NB score:  0.9268974006912551
NB test time:  0.023633956909179688


In [7]:
lr = LogisticRegression(class_weight="balanced")
start_time = time.time()
lr.fit(x_train[:,:-1], y_train)
end_time = time.time()
print("LR train time: ", end_time - start_time)

LR train time:  24.45448660850525


STOP: TOTAL NO. of ITERATIONS REACHED LIMIT.

Increase the number of iterations (max_iter) or scale the data as shown in:
    https://scikit-learn.org/stable/modules/preprocessing.html
Please also refer to the documentation for alternative solver options:
    https://scikit-learn.org/stable/modules/linear_model.html#logistic-regression


In [8]:
start_time = time.time()
print("LR score: ", lr.score(x_test[:,:-1], y_test))
end_time = time.time()
print("LR test time: ", end_time - start_time)

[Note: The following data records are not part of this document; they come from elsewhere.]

### src/rtl/mdr_pkg.sv
package mdr_pkg;

	// field widths
	localparam int DELTA_W = 32;
	localparam int CH_W    = 4;
	localparam int CMD_W   = 4;
	localparam int VAL_W   = 8;
	localparam int LIMIT_W = 13;

	// packed port widths
	localparam int IN_TDATA_W  = 56;
	localparam int IN_TUSER_W  = 4;
	localparam int OUT_TDATA_W = 56;
	localparam int OUT_TUSER_W = 3;

	localparam int MAX_CHANNELS      = 16;
	localparam int CHANNEL_COUNT_DEF = 16;
	localparam int BUFFER_BYTES_DEF  = 4096;
	localparam int EVENT_BYTES       = 12;
	localparam int CAP_SLACK         = 11;

	localparam logic [LIMIT_W-1:0] LIMIT_RESET = 13'd4000;

	// status high nibbles
	localparam logic [CMD_W-1:0] CMD_NOTE_OFF     = 4'h8;
	localparam logic [CMD_W-1:0] CMD_NOTE_ON      = 4'h9;
	localparam logic [CMD_W-1:0] CMD_POLY_PRESS   = 4'hA;
	localparam logic [CMD_W-1:0] CMD_CONTROLLER   = 4'hB;
	localparam logic [CMD_W-1:0] CMD_PROGRAM      = 4'hC;
	localparam logic [CMD_W-1:0] CMD_CHAN_PRESS   = 4'hD;
	localparam logic [CMD_W-1:0] CMD_PITCH_WHEEL  = 4'hE;

	typedef enum logic [1:0] {
		OUT_WRITTEN = 2'd0,
		OUT_LATE    = 2'd1,
		OUT_INVALID = 2'd2
	} outcome_t;

	// channel time write from the compute stage
	typedef struct packed {
		logic                en;
		logic [CH_W-1:0]     idx;
		logic [DELTA_W-1:0]  evt_time;
	} chan_wr_t;

endpackage

### src/rtl/mdr_chan_times.sv
module mdr_chan_times #(
	parameter int CHANNEL_COUNT = mdr_pkg::CHANNEL_COUNT_DEF
) (
	input  logic                          clk,
	input  logic                          arst_n,
	input  logic [mdr_pkg::CH_W-1:0]      rd_ch,
	input  mdr_pkg::chan_wr_t             wr,
	output logic [mdr_pkg::DELTA_W-1:0]   rd_time,
	output logic [mdr_pkg::DELTA_W-1:0]   latest
);
	import mdr_pkg::*;

	localparam int IDX_W = (CHANNEL_COUNT > 1) ? $clog2(CHANNEL_COUNT) : 1;

	logic [DELTA_W-1:0] ct_q [CHANNEL_COUNT];
	logic [DELTA_W-1:0] leaf [MAX_CHANNELS];
	logic [DELTA_W-1:0] lvl1 [MAX_CHANNELS/2];
	logic [DELTA_W-1:0] lvl2 [MAX_CHANNELS/4];
	logic [DELTA_W-1:0] lvl3 [MAX_CHANNELS/8];

	always_ff @(posedge clk or negedge arst_n) begin
		if (!arst_n) begin
			for (int i = 0; i < CHANNEL_COUNT; i++) ct_q[i] <= '0;
		end else begin
			for (int i = 0; i < CHANNEL_COUNT; i++) begin
				if (wr.en && (wr.idx == CH_W'(i))) ct_q[i] <= wr.evt_time;
			end
		end
	end

	assign rd_time = ct_q[rd_ch[IDX_W-1:0]];

	// pad unused leaves with zero, which never wins the max
	for (genvar gi = 0; gi < MAX_CHANNELS; gi++) begin : g_leaf
		if (gi < CHANNEL_COUNT) begin : g_used
			assign leaf[gi] = ct_q[gi];
		end else begin : g_pad
			assign leaf[gi] = '0;
		end
	end

	// four-level unsigned max tree
	always_comb begin
		for (int i = 0; i < MAX_CHANNELS/2; i++)
			lvl1[i] = (leaf[2*i] > leaf[2*i+1]) ? leaf[2*i] : leaf[2*i+1];
		for (int i = 0; i < MAX_CHANNELS/4; i++)
			lvl2[i] = (lvl1[2*i] > lvl1[2*i+1]) ? lvl1[2*i] : lvl1[2*i+1];
		for (int i = 0; i < MAX_CHANNELS/8; i++)
			lvl3[i] = (lvl2[2*i] > lvl2[2*i+1]) ? lvl2[2*i] : lvl2[2*i+1];
		latest = (lvl3[0] > lvl3[1]) ? lvl3[0] : lvl3[1];
	end

endmodule

### src/rtl/midi_multichannel_delta_retimer_top.sv
// A word accepted on s_ passes through the input register and the result register to m_.
// Throughput: one word per cycle unless m_tready stalls; the compute stage holds the
// channel-time add, the sixteen-way max tree over channel times and the late compare.
// Reset (arst_n low, asynchronous): all channel times zero, byte count zero,
// fill limit 4000, first buffer used is buffer 0, both pipeline stages empty.
module midi_multichannel_delta_retimer_top #(
	parameter int CHANNEL_COUNT = mdr_pkg::CHANNEL_COUNT_DEF,
	parameter int BUFFER_BYTES  = mdr_pkg::BUFFER_BYTES_DEF
) (
	input  logic                              clk,
	input  logic                              arst_n,
	// input event words
	input  logic                              s_tvalid,
	output logic                              s_tready,
	// time_delta[31:0], channel[35:32], first_value[43:36], second_value[51:44], zero pad
	input  logic [mdr_pkg::IN_TDATA_W-1:0]    s_tdata,
	// command_nibble[3:0]
	input  logic [mdr_pkg::IN_TUSER_W-1:0]    s_tuser,
	// result words
	output logic                              m_tvalid,
	input  logic                              m_tready,
	// global_delta[31:0], status_byte[39:32], data_one[47:40], data_two[55:48]
	output logic [mdr_pkg::OUT_TDATA_W-1:0]   m_tdata,
	// outcome[1:0], buffer_index[2]
	output logic [mdr_pkg::OUT_TUSER_W-1:0]   m_tuser,
	// buffer_closed
	output logic                              m_tlast,
	// fill limit register
	input  logic                              cfg_valid,
	output logic                              cfg_ready,
	input  logic [mdr_pkg::LIMIT_W-1:0]       cfg_data
);
	import mdr_pkg::*;

	// byte counter must hold up to BUFFER_BYTES; compare in the wider of counter and limit
	localparam int CNT_W = $clog2(BUFFER_BYTES + 1);
	localparam int CMP_W = (CNT_W > LIMIT_W) ? CNT_W : LIMIT_W;

	// ---------------- input register ----------------
	logic                 valid_s1;
	logic [DELTA_W-1:0]   delta_s1;
	logic [CH_W-1:0]      ch_s1;
	logic [CMD_W-1:0]     cmd_s1;
	logic [VAL_W-1:0]     v1_s1;
	logic [VAL_W-1:0]     v2_s1;

	logic                 out_valid_q;
	logic                 advance;

	// advance the stage when the result register is empty or being drained
	assign advance  = valid_s1 && (!out_valid_q || m_tready);
	assign s_tready = !valid_s1 || advance;

	always_ff @(posedge clk or negedge arst_n) begin
		if (!arst_n) begin
			valid_s1 <= 1'b0;
		end else if (s_tready) begin
			valid_s1 <= s_tvalid;
		end
	end

	always_ff @(posedge clk) begin
		if (s_tvalid && s_tready) begin
			delta_s1 <= s_tdata[31:0];
			ch_s1    <= s_tdata[35:32];
			v1_s1    <= s_tdata[43:36];
			v2_s1    <= s_tdata[51:44];
			cmd_s1   <= s_tuser[3:0];
		end
	end

	// ---------------- configuration ----------------
	logic [LIMIT_W-1:0] limit_q;

	// user must change configuration only while idle (unchecked); cfg_ready is always 1
	assign cfg_ready = 1'b1;

	always_ff @(posedge clk or negedge arst_n) begin
		if (!arst_n) begin
			limit_q <= LIMIT_RESET;
		end else if (cfg_valid) begin
			limit_q <= cfg_data;
		end
	end

	// ---------------- channel times ----------------
	chan_wr_t            chan_wr;
	logic [DELTA_W-1:0]  rd_time;
	logic [DELTA_W-1:0]  latest;

	mdr_chan_times #(
		.CHANNEL_COUNT(CHANNEL_COUNT)
	) u_chan_times (
		.clk     (clk),
		.arst_n  (arst_n),
		.rd_ch   (ch_s1),
		.wr      (chan_wr),
		.rd_time (rd_time),
		.latest  (latest)
	);

	// ---------------- compute stage ----------------
	logic                 in_range;
	logic [DELTA_W-1:0]   evt_time;
	logic                 late;
	logic                 cmd_ok;
	logic                 written;
	logic [VAL_W-1:0]     d1;
	logic [VAL_W-1:0]     d2;

	// buffer bookkeeping state
	logic                 active_q;
	logic                 pending_q;
	logic [CNT_W-1:0]     bytes_q;
	logic                 cur_buf;
	logic [CNT_W-1:0]     cur_bytes;
	logic [CNT_W-1:0]     sum;
	logic [CMP_W-1:0]     cap;
	logic [CMP_W-1:0]     limit_ext;
	logic [CMP_W-1:0]     eff_limit;
	logic                 close;

	outcome_t             outcome;
	logic [DELTA_W-1:0]   gdelta;
	logic [7:0]           status;

	assign in_range = {1'b0, ch_s1} < (CH_W+1)'(CHANNEL_COUNT);
	assign evt_time = rd_time + delta_s1;
	assign late     = evt_time < latest;
	assign cmd_ok   = (cmd_s1 >= CMD_NOTE_OFF) && (cmd_s1 <= CMD_PITCH_WHEEL);
	assign written  = in_range && !late && cmd_ok;

	// data bytes per command; pitch wheel data is sent as zero
	always_comb begin
		unique case (cmd_s1)
			CMD_NOTE_OFF, CMD_NOTE_ON, CMD_POLY_PRESS, CMD_CONTROLLER: begin
				d1 = v1_s1;
				d2 = v2_s1;
			end
			CMD_PROGRAM, CMD_CHAN_PRESS: begin
				d1 = v1_s1;
				d2 = '0;
			end
			default: begin
				d1 = '0;
				d2 = '0;
			end
		endcase
	end

	// a pending open flips the buffer and restarts the count before this word
	assign cur_buf   = pending_q ? ~active_q : active_q;
	assign cur_bytes = pending_q ? '0 : bytes_q;
	assign sum       = cur_bytes + CNT_W'(EVENT_BYTES);

	// clamp the limit so a word never runs past the end of a buffer
	assign cap       = CMP_W'(BUFFER_BYTES - CAP_SLACK);
	assign limit_ext = CMP_W'(limit_q);
	assign eff_limit = (limit_ext < cap) ? limit_ext : cap;
	assign close     = written && (CMP_W'(sum) >= eff_limit);

	always_comb begin
		priority if (!in_range) outcome = OUT_INVALID;
		else if (late)          outcome = OUT_LATE;
		else if (!cmd_ok)       outcome = OUT_INVALID;
		else                    outcome = OUT_WRITTEN;
	end

	assign gdelta = (in_range && !late) ? (evt_time - latest) : '0;
	// a late word carries no status byte
	assign status = (in_range && late) ? 8'h00 : {cmd_s1, ch_s1};

	// update the channel time for every in-range word, late or invalid too
	assign chan_wr.en       = advance && in_range;
	assign chan_wr.idx      = ch_s1;
	assign chan_wr.evt_time = evt_time;

	always_ff @(posedge clk or negedge arst_n) begin
		if (!arst_n) begin
			active_q  <= 1'b1;
			pending_q <= 1'b1;
			bytes_q   <= '0;
		end else if (advance) begin
			active_q  <= cur_buf;
			pending_q <= close;
			bytes_q   <= written ? sum : cur_bytes;
		end
	end

	// ---------------- result register ----------------
	outcome_t             outcome_q;
	logic [DELTA_W-1:0]   gdelta_q;
	logic [7:0]           status_q;
	logic [VAL_W-1:0]     d1_q;
	logic [VAL_W-1:0]     d2_q;
	logic                 closed_q;
	logic                 buf_q;

	always_ff @(posedge clk or negedge arst_n) begin
		if (!arst_n) begin
			out_valid_q <= 1'b0;
		end else if (advance) begin
			out_valid_q <= 1'b1;
		end else if (m_tready) begin
			out_valid_q <= 1'b0;
		end
	end

	always_ff @(posedge clk) begin
		if (advance) begin
			outcome_q <= outcome;
			gdelta_q  <= gdelta;
			status_q  <= status;
			d1_q      <= written ? d1 : '0;
			d2_q      <= written ? d2 : '0;
			closed_q  <= close;
			buf_q     <= cur_buf;
		end
	end

	assign m_tvalid = out_valid_q;
	assign m_tdata  = {d2_q, d1_q, status_q, gdelta_q};
	assign m_tuser  = {buf_q, outcome_q};
	assign m_tlast  = closed_q;

endmodule

### config.mk
export PLATFORM = sky130hd
export DESIGN_NAME = midi_multichannel_delta_retimer_top
export DESIGN_NICKNAME = d
export VERILOG_FILES = /design/src/rtl/mdr_pkg.sv /design/src/rtl/mdr_chan_times.sv /design/src/rtl/midi_multichannel_delta_retimer_top.sv
export SDC_FILE = /design/constraint.sdc
export NUM_CORES = 2
export LEC_CHECK = 0
export ABC_CLOCK_PERIOD_IN_PS = 32100
export BUFFER_PORTS_ARGS = -buffer_cell sky130_fd_sc_hd__clkbuf_2
export CAP_MARGIN = 20
export CORE_MARGIN = 1.5
export CORE_UTILIZATION = 35
export DETAILED_ROUTE_END_ITERATION = 7
export PLACE_DENSITY = 0.55
export RECOVER_POWER = 100
export SLEW_MARGIN = 20
export SYNTH_ARGS = -nofsm -noshare
export SYNTH_HDL_FRONTEND = slang
export SYNTH_SLANG_ARGS = --single-unit
### constraint.sdc
create_clock -name clk -period 32.1 [get_ports clk]
set_input_delay 6.42 -clock clk [delete_from_list [all_inputs] [get_ports clk]]
set_output_delay 6.42 -clock clk [all_outputs]
set_load 0.005 [all_outputs]
==> results by group <==
Run status
  – Run status: complete, but fails checks
  – Violated checks: max-capacitance violations, max-slew violations

Place
  – HPWL Detailed: around 110000 um
  – Final GP Congestion: 0.934
  – IO buf count: about 140

GRT
  – Grt ovf: 0
  – Initial antenna violation count: 6
  – GRT Total Usage: between 20% and 30%
  – Number of global-route vias before repair: approximately 37000
  – Global-route wire length before repair: between 200000 and 250000 um
  – Largest net degree at the start of global routing: about 130

Route
  – Routed vias/inst: 5.45
  – DRT iter0 DRCs: between 2000 and 3000
  – Vias post-DR: approximately 37000
  – ANT nets after route: 0
  – First-pass DRT Iterations: 5
  – # DRC: 0
  – Final WL: roughly 150000 um
  – WL/cell: ~22 um

Floorplanning
  – Die height: 373 um
  – Row Count: 135
  – Die ar.: roughly 140000 um2
  – Num ports: ~140
  – Core ar.: 136000 um2
  – Die X: 373 um
  – Initial Utilization: 35.4%

Logic synthesis
  – Synthesized area per cell: approximately 9.8 um2
  – Synth unique cells: between 80 and 90
  – Yosys Warn Count: 0
  – Netlist Area Pre-Place: 48000 um2
  – Top FF cell, synth: dfrtp_1
  – Synth Instances: roughly 4900
  – Number of synthesized flops with an enable pin: ~120
  – Post-synth top area share: between 20% and 30%
  – Top-count cell post-synth: ha_1
  – FF+latch count, synth: ~660
  – Top cells by count, synth: ha_1 (551), dfrtp_1 (534), o21ai_0 (531), nand2_1 (509), inv_1 (439)
  – Synth area leaders: dfrtp_1 (28%), ha_1 (14%), mux4_2 (7.5%)
  – Sequential area share after synthesis: between 30 and 40%
  – Async S/R FF share, synth: 82.4%
  – Area leader, netlist: dfrtp_1

CTS
  – Post-CTS Hold Buffers: 0
  – PostCTS Resize Cnt: 0
  – Clock buffer depth: 3
  – Root buffer cell: clkbuf_16
  – Clock latency on the worst-skew pair: 0.69 ns
  – Clock-pin slew on the worst setup and hold paths: ~0.060 ns
  – Total CTS buffers: just over 80
  – Post-CTS setup buffers: 0
  – TritonCTS clock tree: yes
  – Clk sinks: between 600 and 700
  – Htree depth: 3

Finish
  – Reg area: about 17000 um2
  – Multi-input gate area: around 29000 um2
  – Share of layout cells above drive strength 1: about 15%
  – Area grow syn2layout: 11.1%
  – Filler instances: about 14000
  – Layout Nets: roughly 5600
  – Final core occ: between 30% and 40%

Setup path
  – Crit path from: u_chan_times.ct_q[287]
  – Startpoint Class: flip-flop
  – Crit path to: gdelta_q[12]
  – Reg-to-Reg Start: u_chan_times.ct_q[287]
  – FF-to-FF path depth: slightly above 60
  – Top cell by count, worst path: o21ai_0
  – Worst-path fanout max: slightly below 60
  – R2R Path End: gdelta_q[12]
  – Critical Path AT: ~25 ns
  – Worst EP required: about 32 ns
  – Max incr delay on CP: roughly 1.8 ns
  – Kind of end point of the critical path: flip-flop
  – Internal reg-to-reg setup slack: 7.91 ns
  – Crit-path slowest cell: clkbuf_1
  – Setup CP Type: reg -> reg

STA
  – Shortest period the worst path allows: 24.19 ns
  – Final hold vios: 0
  – Final Skew: 0.0342 ns
  – Max-slew violations: 1646
  – Tcrit/Tclk final: 75.4%
  – Least-Margin Pin Slew: between 7 and 8 ns
  – Fmax: around 41 MHz
  – Setup TNS: 0 ns
  – Rel. slew slack: -371%
  – Final setup viols: 0
  – RSZ-0062 raised after global routing: no

Flow run
  – Max_cap viols: 28

Min path
  – Worst Hold Class: reg -> reg
==> critical path: cells and delay by family (launching register included) <==
kind            cells  cell delay (ns)
simple gates       18             7.09
fa+ha+maj           5             1.58
compound gates     29             7.94
flops               1             0.40
buf+inv             7             5.26
mux                 3             1.41
==> worst min-delay path by stage <==
stage / startpoint / to / slack, ns / cells past startpoint
after detailed placement: bytes_q[0] / bytes_q[0] / 0.47 / 1
final: bytes_q[1] / bytes_q[1] / 0.49 / 1
after CTS: bytes_q[1] / bytes_q[1] / 0.49 / 1
after global routing: bytes_q[0] / bytes_q[0] / 0.50 / 1
after floorplan: bytes_q[1] / bytes_q[1] / 0.44 / 1
after global placement: bytes_q[1] / bytes_q[1] / 0.47 / 1
==> cells by family (layout without fill, tap and decap cells) <==
kind of cell,count (synthesis),count (layout),share of synthesized area [%]
AOI/OAI and AO/OA,1151,1151,14.1
adders and majority gates,553,553,14.4
DFF,658,658,35.5
xor gates and xnor gates,65,65,1.19
muxes,616,616,17.7
and+or+nand+nor,1206,1206,11.7
buffers and inverters,675,807,5.38
other,1,9,0.00781
==> registers in the layout (all words and copies together), names as in the netlist <==
name / count
active_q: 1
m_tlast: 1
ch_s1: 4
d2_q: 8
v2_s1: 8
cmd_s1: 4
d1_q: 8
buf_q: 1
limit_ext: 13
gdelta_q: 32
valid_s1: 1
u_chan_times.ct_q: 512
pending_q: 1
delta_s1: 32
v1_s1: 8
status_q: 8
bytes_q: 13
m_tvalid: 1
outcome_q: 2
==> through the flow <==
step | hold slack (ns) | cell area (um2) | setup WS (ns) | instances
after floorplan | 0.445 | 48000 | 17.80 | 4926
after global placement | 0.466 | 50800 | 13.10 | 6689
after detailed placement | 0.474 | 50800 | 13.13 | 6689
after CTS | 0.491 | 53600 | 13.09 | 6839
after global routing | 0.500 | 53300 | 6.72 | 6839
final | 0.486 | 53300 | 7.91 | 6846
==> cells in the final DEF, fill, tap and decap left out, drive strengths merged, types with 8 or more instances in the layout <==
| master | instances |
|---|---|
| a211oi | 17 |
| a21o | 153 |
| a21oi | 232 |
| a221oi | 10 |
| a31oi | 14 |
| and2 | 21 |
| and2b | 20 |
| and3 | 19 |
| and4 | 9 |
| buf | 54 |
| clkbuf | 270 |
| clkinv | 27 |
| dfrtp | 534 |
| dfstp | 8 |
| edfxtp | 116 |
| ha | 551 |
| inv | 444 |
| mux2 | 261 |
| mux2i | 195 |
| mux4 | 160 |
| nand2 | 509 |
| nand2b | 30 |
| nand3 | 63 |
| nand4 | 98 |
| nor2 | 259 |
| nor2b | 62 |
| nor3 | 43 |
| nor3b | 12 |
| nor4 | 19 |
| o211ai | 17 |
| o21a | 42 |
| o21ai | 538 |
| o21bai | 11 |
| o22ai | 32 |
| o31ai | 10 |
| or2 | 11 |
| or3 | 15 |
| xnor2 | 39 |
| xor2 | 26 |
==> final cells by class <==
type / count / share of cell area [%]
timing repair buffer: 216 / 2.13
inverter: 441 / 3.11
sequential: 658 / 32.0
multi-input combinational: 3593 / 53.5
clock inverter: 42 / 0.807
tap: 1781 / 4.18
antenna: 7 / 0.0328
clock buffer: 108 / 4.30
==> metal layers <==
layer	share of wire (%)	up-vias	global-route usage, %
met2	45	843	33.9
met3	5.2	199	2.85
met5	0	-	0
met1	46	18383	29.9
met4	3.2	0	7.69
li1	-	17883	-
Power is left out: the tool's default activity adds up to more than one toggle a clock period on the data nets, which glitch-free logic cannot reach.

LR score:  0.9447114246484541
LR test time:  0.05406594276428223


In [9]:
class_map = {}
text = list(text_train)
for i in range(y_train.shape[0]):
    curr_class = y_train[i]
    if curr_class not in class_map: 
        class_map[curr_class] = [text[i]]
    else:
        class_map[curr_class].append(text[i])

In [10]:
start_time = time.time()
cls = ZstdMulticlassClassifier(class_map, 4) # 4 dicts, level 22, min 256
end_time = time.time()
print("Zest train time: ", end_time - start_time)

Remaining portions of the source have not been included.